What the exercise asks:
Starting at the top of the entries, restate word for word each line up to and including the one with "export SYNTH_HDL_FRONTEND = slang".

== Segment start ==

<file path="config.mk">
export PLATFORM = sky130hd
export DESIGN_NAME = seg7_scan
export DESIGN_NICKNAME = d
export VERILOG_FILES = /design/src/rtl/seg7_scan.sv
export SDC_FILE = /design/constraint.sdc
export NUM_CORES = 1
export LEC_CHECK = 0
export BUFFER_PORTS_ARGS = -buffer_cell sky130_fd_sc_hd__buf_2
export CELL_PAD_IN_SITES_DETAIL_PLACEMENT = 1
export CELL_PAD_IN_SITES_GLOBAL_PLACEMENT = 1
export CORE_UTILIZATION = 44
export CTS_CLUSTER_DIAMETER = 100
export DETAILED_ROUTE_END_ITERATION = 10
export GPL_ROUTABILITY_DRIVEN = 1
export PLACE_DENSITY = 0.83
export SETUP_SLACK_MARGIN = 0.3
export SKIP_LAST_GASP = 1
export SYNTH_ARGS = -nofsm -noshare
export SYNTH_HDL_FRONTEND = slang
export SYNTH_SLANG_ARGS = --single-unit
</file>
<file path="constraint.sdc">
create_clock -name clock -period 2.3 [get_ports clock]
set_input_delay 0.115 -clock clock [delete_from_list [all_inputs] [get_ports clock]]
set_output_delay 0.115 -clock clock [all_outputs]
set_load 0.02 [all_outputs]
</file>
<file path="src/rtl/seg7_scan.sv">
// rtl/seg7_scan.sv - 4-digit common-anode seven-segment scanner with blanking and decimal points
module seg7_scan #(
  parameter int DIV   = 50000,
  parameter int GUARD = 2
) (
  input  logic        clock,
  input  logic        reset,
  input  logic        enable,
  input  logic [15:0] value,
  input  logic        load,
  input  logic        blank_lz,
  input  logic [3:0]  dp_mask,
  output logic [3:0]  an,
  output logic [6:0]  seg,
  output logic        dp
);

  localparam int              PW      = (DIV > 1) ? $clog2(DIV) : 1;
  localparam logic [PW-1:0]   P_LAST  = PW'(DIV - 1);
  localparam logic [PW-1:0]   P_GUARD = PW'(GUARD);

  logic [15:0]   r_disp;
  logic [PW-1:0] r_presc;
  logic [1:0]    r_idx;
  logic [3:0]    r_an;
  logic [6:0]    r_seg;
  logic          r_dp;

  logic [3:0]    w_nib;
  logic [3:0]    w_zero_up;
  logic          w_lz_blank;
  logic          w_dark;
  logic [3:0]    w_an;
  logic [6:0]    w_seg;
  logic          w_dp;

  // Active-low hex glyph; bit 0 is segment a, bit 6 is segment g.
  function automatic logic [6:0] hex_glyph(input logic [3:0] n);
    logic [6:0] g;
    case (n)
      4'h0: g = 7'h40;
      4'h1: g = 7'h79;
      4'h2: g = 7'h24;
      4'h3: g = 7'h30;
      4'h4: g = 7'h19;
      4'h5: g = 7'h12;
      4'h6: g = 7'h02;
      4'h7: g = 7'h78;
      4'h8: g = 7'h00;
      4'h9: g = 7'h10;
      4'hA: g = 7'h08;
      4'hB: g = 7'h03;
      4'hC: g = 7'h46;
      4'hD: g = 7'h21;
      4'hE: g = 7'h06;
      default: g = 7'h0E;
    endcase
    return g;
  endfunction

  // Capture the display word; loading works even while scanning is paused.
  always_ff @(posedge clock or posedge reset) begin
    if (reset) begin
      r_disp <= 16'h0000;
    end else if (load) begin
      r_disp <= value;
    end
  end

  // Slot prescaler and digit index; both freeze while enable is low.
  always_ff @(posedge clock or posedge reset) begin
    if (reset) begin
      r_presc <= '0;
      r_idx   <= 2'd0;
    end else if (enable) begin
      if (r_presc == P_LAST) begin
        r_presc <= '0;
        r_idx   <= r_idx + 2'd1;
      end else begin
        r_presc <= r_presc + 1'b1;
      end
    end
  end

  // Select the nibble for the digit currently being scanned.
  always_comb begin
    w_nib = 4'h0;
    case (r_idx)
      2'd0: w_nib = r_disp[3:0];
      2'd1: w_nib = r_disp[7:4];
      2'd2: w_nib = r_disp[11:8];
      default: w_nib = r_disp[15:12];
    endcase
  end

  // w_zero_up[i] is set when nibbles i..3 are all zero; digit 0 never blanks.
  always_comb begin
    w_zero_up    = 4'b0000;
    w_zero_up[3] = (r_disp[15:12] == 4'h0);
    w_zero_up[2] = (r_disp[11:8] == 4'h0) && w_zero_up[3];
    w_zero_up[1] = (r_disp[7:4] == 4'h0) && w_zero_up[2];
    w_zero_up[0] = 1'b0;
    w_lz_blank   = blank_lz && w_zero_up[r_idx];
  end

  // Next output values: dark during guard, pause or leading-zero blanking.
  always_comb begin
    w_dark = !enable || (r_presc < P_GUARD) || w_lz_blank;
    w_an   = 4'b1111;
    w_seg  = 7'h7F;
    w_dp   = 1'b1;
    if (!w_dark) begin
      w_an  = ~(4'b0001 << r_idx);
      w_seg = hex_glyph(w_nib);
      w_dp  = ~dp_mask[r_idx];
    end
  end

  // Register the pin drivers so the display sees glitch-free levels.
  always_ff @(posedge clock or posedge reset) begin
    if (reset) begin
      r_an  <= 4'b1111;
      r_seg <= 7'h7F;
      r_dp  <= 1'b1;
    end else begin
      r_an  <= w_an;
      r_seg <= w_seg;
      r_dp  <= w_dp;
    end
  end

  assign an  = r_an;
  assign seg = r_seg;
  assign dp  = r_dp;

endmodule

</file>
# Word level (Yosys, flattened, before mapping)

Memory sizes are Yosys's and may differ from the RTL's.
Cells that the tools add are included.

Flip-flop bits (word level): 46
Latch bits: 0
Bits in writable memories: 0
ROM bits: 112
Input port bits: 25
Output and inout bits: 12
Word-level logic and storage cells: 37
Memories kept: 1

Memory list:

| memory           | words | width | rd ports | clocked after Yosys merged registers in | wr ports | RTL line | source |
|---|---|---|---|---|---|---|---|
| (name not given) | 16    | 7     | 1        | 0                                       | 0        | 40       | `case (n)` |

$add $sub $neg: 2
Multipliers: 0
Divide/modulo/power cells: 0
Magnitude comparators: 2
Equality and inequality tests: 3
Shift-type cells: 1
Multiplexer cells: 9
Bitwise operators: 2
Reductions and logical operators: 11

Operators by type and width:

| kind                                                         | count |
|---|---|
| adder 16 x 1 -> 16 bit (second input constant)               | 1 |
| == test 16 bit (second input constant)                       | 1 |
| less-than comparator 16 x 2 -> 1 bit (second input constant) | 1 |
| 2-to-1 mux 16 bit                                            | 1 |
| zero test 4 bit                                              | 3 |
| one-hot mux 4 bit (3 select lines)                           | 1 |
| 2-to-1 mux 7 bit                                             | 1 |
| binary-select mux 1 bit (select 2 bit)                       | 2 |
| 2-to-1 mux 4 bit                                             | 1 |
| inverter 4 bit                                               | 1 |
| << shifter 1 x 2 -> 4 bit (first input constant)             | 1 |
| logical AND 1 bit                                            | 3 |
| less-than comparator 2 x 3 -> 1 bit (second input constant)  | 1 |
| 2-to-1 mux 1 bit                                             | 3 |
| adder 2 x 1 -> 2 bit (second input constant)                 | 1 |
| == test 2 x 1 -> 1 bit (second input constant)               | 1 |
| == test 2 bit (second input constant)                        | 1 |
| zero test 2 bit                                              | 1 |
| logical OR 1 bit                                             | 2 |
| AND reduction 2 bit                                          | 1 |
| zero test 1 bit                                              | 1 |
| inverter 1 bit                                               | 1 |

# Logic depth before layout (Yosys ltp)

Depth in word-level cells: 8
Mapped depth: 9
Gate-level depth less buffers: 9

# Worst setup path before layout

No wires, ideal clock.

Path type: register -> register
From: register r_idx[1]
To: register r_seg[1] (netlist: seg[1])
Setup time: 0.090 ns
Arrival: 2.043 ns
Data required time: 2.210 ns
Setup slack: 0.168 ns
Cell stages (with the launch flop): 9
Path buffers: 1
Period minus slack after synthesis: 2.132 ns
Path through: dfrtp_1 > ha_1 > clkbuf_1 > mux2i_1 > inv_1 > ha_1 > nand2_1 > a21boi_0 > o211ai_1

Word-level cells in the longest chain between the ends: 5
Elaborated cells on any way between the ends: 10
Classes of those cells: 2 x eq/ne; 4 x mux; 3 x reduce/logical; 1 x memory

Ends and longest elaborated chain:

| element                                                                     | RTL line | source |
|---|---|---|
| from (decl)                                                                 | 24       | `logic [1:0] r_idx;` |
| from (signal assigned)                                                      | 78       | `r_idx <= r_idx + 2'd1;` |
| parallel branches: the longest is 4 deep, another holds memory (16 x 7 bit) | --       |  |
| 2-to-1 mux 7 bit (*)                                                        | 112      | `if (!w_dark) begin` |
| net w_seg[1]                                                                | 34       | `logic [6:0] w_seg;` |
| to (signal assigned)                                                        | 127      | `r_seg <= w_seg;` |
| to (decl)                                                                   | 26       | `logic [6:0] r_seg;` |

Mark *: on every way through the listed nets, which the timed path passes. The select of a mux whose other input is x is not followed.
A chain may end at the register's enable or synchronous reset.

# Worst setup path in the final report

From: register r_idx[0]
To: register r_seg[3] (netlist: seg[3])

The elaborated chain is that of the path after synthesis.

==> impl_metrics.json <==
{
  "status": "complete, no violations",
  "cts_root_buffer": "clkbuf_8",
  "setup_total_neg_slack_ns": 0,
  "place.detailed.hpwl_mm": 3.76,
  "hold_viol": 0,
  "worst_setup_hold_path_clk_slew_ns": 0.08,
  "combPwrFrac": 0.199,
  "final-max-slew-violation-count": 0,
  "placeableCoreArea_sq_um": 4850,
  "p_int_uw": 1290,
  "vdd.ir_drop.worst_v": 0.000410,
  "clk-insertion-delay-late_ns": 0.29,
  "floorplan.rows": 25,
  "area.sequential_sq_um": 1170,
  "nets": 295,
  "pin_count": 37,
  "synth_flop_cell": "dfrtp_1",
  "finClkSkew_ns": 0.00220,
  "yosys_register_bits": 46,
  "routed_via_density": 5.57,
  "timing.critical_path.fanout_max": 5,
  "globalRouteOverflowTotal": 0,
  "ctsHtreeMaxLevel": 2,
  "drive_gt1_frac": 0.398,
  "pre_cts_ws_ns": 0.0250,
  "critical_path.startpoint_type": "register",
  "fp.dieH_um": 73.7,
  "post_syn_area_sq_um": 2260,
  "dieArea_sq_um": 5430,
  "number_of_global_route_vias_before_repair": 1780,
  "diodes": 0,
  "initial_utilization": 0.466,
  "crit_path_end_kind": "register",
  "cp_data_arrival_time_ns": 2.24,
  "postSynth.asyncResetShare": 1.00,
  "clock_tree_from_tritoncts": "yes",
  "min-delay-path-class": "input pin to register",
  "multiInputGateArea_sq_um": 1110,
  "r2r.worst_path.cells": 9,
  "clock-sinks": 46,
  "synthDominantCellAreaShare": 0.376,
  "wirelength_mm": 5.71,
  "grt_max_degree": 32,
  "tritoncts.num_buffers": 5,
  "slew-limit-headroom": 0.277,
  "areaGrowthSynthToFinish_pct": 23.2,
  "grt_setup_unrepaired": "yes",
  "synth_enable_flop_cells": 0,
  "grt_pass1_wl_mm": 8.58,
  "drt_first_iter_violations": 135,
  "syn_inst": 206,
  "power.leakage_uw": 0.00122,
  "die-width_um": 73.7,
  "io_buffer_count": 36,
  "fin_crit_sh": 0.894,
  "maxCapViolations": 0,
  "remaining_drc_errors": 0,
  "max_slew.worst_pin.slew_ns": 1.08,
  "syn_avg_cell_area_sq_um": 11.0,
  "drt_first_pass_iters": 4,
  "setup_viol_count_final": 0,
  "net-switching-power_uw": 562,
  "hold-path-cell-count": 3,
  "finalCoreUtilization": 0.575,
  "setup_ws_ns": 0.244,
  "initial_antenna_violation_count": 0,
  "clock_power_share": 0.246,
  "cp.required_ns": 2.49,
  "synth.distinct_cells": 35,
  "antenna_violating_nets_post_route": 0,
  "synth.yosys.warnings": 0,
  "replace_congestion": 0.856,
  "switching_share_of_power": 0.303,
  "synth_area_leaders": "dfrtp_1, dfstp_2, mux2_2, ha_1, nand2_1",
  "period_minus_slack_ns": 2.06,
  "post_drt_wl_per_cell_um": 17.5,
  "syn-num-nets": 242,
  "pwr_density_cell_nw_per_um2": 666,
  "n_fill_cell": 532,
  "routed-via-count": 1817,
  "fmax_mhz": 486,
  "power.sequential.fraction": 0.555,
  "synth_seq_area_share": 0.516,
  "critPathKind": "register to register",
  "cts_buffer_depth": 2,
  "track_usage": 0.212,
  "synthDominantAreaCellType": "dfrtp_1"
}
==> placed cells by master, fill, tap and decap left out, types with 2 or more instances in the layout <==
| cell | Yosys | final |
|---|---|---|
| xnor2_1 | 9 | 9 |
| nand3_1 | 5 | 5 |
| nand2_1 | 25 | 25 |
| nor2_1 | 16 | 16 |
| nor4_2 | 1 | 3 |
| inv_1 | 12 | 9 |
| mux2i_2 | 0 | 3 |
| dfrtp_1 | 34 | 32 |
| a21oi_1 | 5 | 5 |
| xor2_1 | 5 | 5 |
| and3_1 | 2 | 2 |
| buf_2 | 1 | 36 |
| mux2_2 | 13 | 13 |
| ha_1 | 11 | 5 |
| clkbuf_8 | 0 | 5 |
| dfstp_2 | 12 | 12 |
| and4_1 | 2 | 2 |
| nor4_1 | 6 | 4 |
| o311ai_1 | 1 | 2 |
| mux2i_1 | 5 | 2 |
| nor3_1 | 6 | 6 |
| o21ai_0 | 9 | 9 |
| a222oi_1 | 4 | 4 |
| buf_4 | 2 | 15 |
| o211ai_1 | 2 | 2 |
| dfrtp_2 | 0 | 2 |
| o221ai_1 | 2 | 2 |
| nand4_1 | 4 | 4 |
| ha_4 | 0 | 4 |
| clkinv_1 | 0 | 2 |
| ha_2 | 0 | 2 |
==> power groups by stage <==
stage	sequential, uW	clock [uW]	combinational [uW]
2_1_floorplan	1040	0	223
3_3_place_gp	1030	0	318
3_5_place_dp	1040	0	335
4_1_cts	1020	468	347
5_1_grt	1050	495	403
6_report	1030	456	369
==> layer usage <==
layer	GRT usage	wire [um]	vias up
li1	-	-	827
met1	0.281	2620	926
met3	0.0439	229	10
met4	0.0791	94	0
met2	0.343	2760	54
met5	0	0	-
==> Yosys cell counts (2+ instances only) <==
master and number:
a21oi_1 5, a222oi_1 4, and3_1 2, and4_1 2, buf_4 2, clkbuf_1 3
dfrtp_1 34, dfstp_2 12, ha_1 11, inv_1 12, mux2_2 13, mux2i_1 5
nand2_1 25, nand3_1 5, nand4_1 4, nor2_1 16, nor3_1 6, nor4_1 6
o211ai_1 2, o21ai_0 9, o221ai_1 2, xnor2_1 9, xor2_1 5
==> what timing repair did <==
action / 4_1_cts / 5_1_grt
hold buffers: 1 / 0
endpoints found under the setup margin: 7 / 12
resized for setup: 9 / 12
setup buffers: 6 / 5
endpoints found under the hold margin: 18 / 0
pin swaps: 2 / 5
==> final cells by class <==
type,instances,area share
Clock buffer,6,0.0260
Clock inverter,1,0.00135
Inverter,12,0.0171
Multi-Input combinational cell,142,0.397
Sequential cell,46,0.419
Tap cell,67,0.0301
Timing Repair Buffer,52,0.109
==> logic make-up (layout without fill, tap and decap cells) <==
| family | after synthesis | in the layout | synth area share |
|---|---|---|---|
| AND/OR/NAND/NOR | 70 | 70 | 0.152 |
| flip-flops | 46 | 46 | 0.516 |
| AO/OA/AOI/OAI | 27 | 27 | 0.0802 |
| multiplexers | 20 | 20 | 0.103 |
| buffers and inverters | 18 | 71 | 0.0338 |
| XOR/XNOR | 14 | 14 | 0.0542 |
| adder cells (fa/ha/maj) | 11 | 11 | 0.0609 |
==> through the flow <==
stage	hold slack, ns	std cells	power, uW	cell area [sq um]
global placement	0.288	307	1350	2530
CTS	0.0371	321	1840	2690
detailed placement	0.298	307	1370	2530
floorplan	0.236	206	1260	2270
global route	0.0521	326	1940	2790
finish	0.0400	326	1860	2790
==> registers in the layout, indices dropped and copies added (netlist names) <==
register  flops
r_disp       16
r_idx         2
r_presc      16
an            4
dp            1
seg           7
==> final timing paths <==
check / from / endpoint / slack (ns)
max: r_idx[0] / seg[3] / 0.24
max reg2reg: r_idx[0] / seg[3] / 0.24
min reg2reg: r_presc[10] / r_presc[10] / 0.50
max in group asynchronous: reset / r_disp[3] / 1.08
min: value[15] / r_disp[15] / 0.04
min in group asynchronous: reset / r_presc[10] / 0.52
==> worst max-delay path: stages, from the launching register on <==
cell and delay (ns):
dfrtp_2 0.44, buf_4 0.15, ha_4 0.17, a222oi_1 0.32
mux2i_2 0.16, inv_1 0.12, buf_4 0.12, ha_4 0.11
nor2_1 0.04, o311ai_1 0.30
Power figures use the tool's default switching activity.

== Segment end ==

Task response:
<file path="config.mk">
export PLATFORM = sky130hd
export DESIGN_NAME = seg7_scan
export DESIGN_NICKNAME = d
export VERILOG_FILES = /design/src/rtl/seg7_scan.sv
export SDC_FILE = /design/constraint.sdc
export NUM_CORES = 1
export LEC_CHECK = 0
export BUFFER_PORTS_ARGS = -buffer_cell sky130_fd_sc_hd__buf_2
export CELL_PAD_IN_SITES_DETAIL_PLACEMENT = 1
export CELL_PAD_IN_SITES_GLOBAL_PLACEMENT = 1
export CORE_UTILIZATION = 44
export CTS_CLUSTER_DIAMETER = 100
export DETAILED_ROUTE_END_ITERATION = 10
export GPL_ROUTABILITY_DRIVEN = 1
export PLACE_DENSITY = 0.83
export SETUP_SLACK_MARGIN = 0.3
export SKIP_LAST_GASP = 1
export SYNTH_ARGS = -nofsm -noshare
export SYNTH_HDL_FRONTEND = slang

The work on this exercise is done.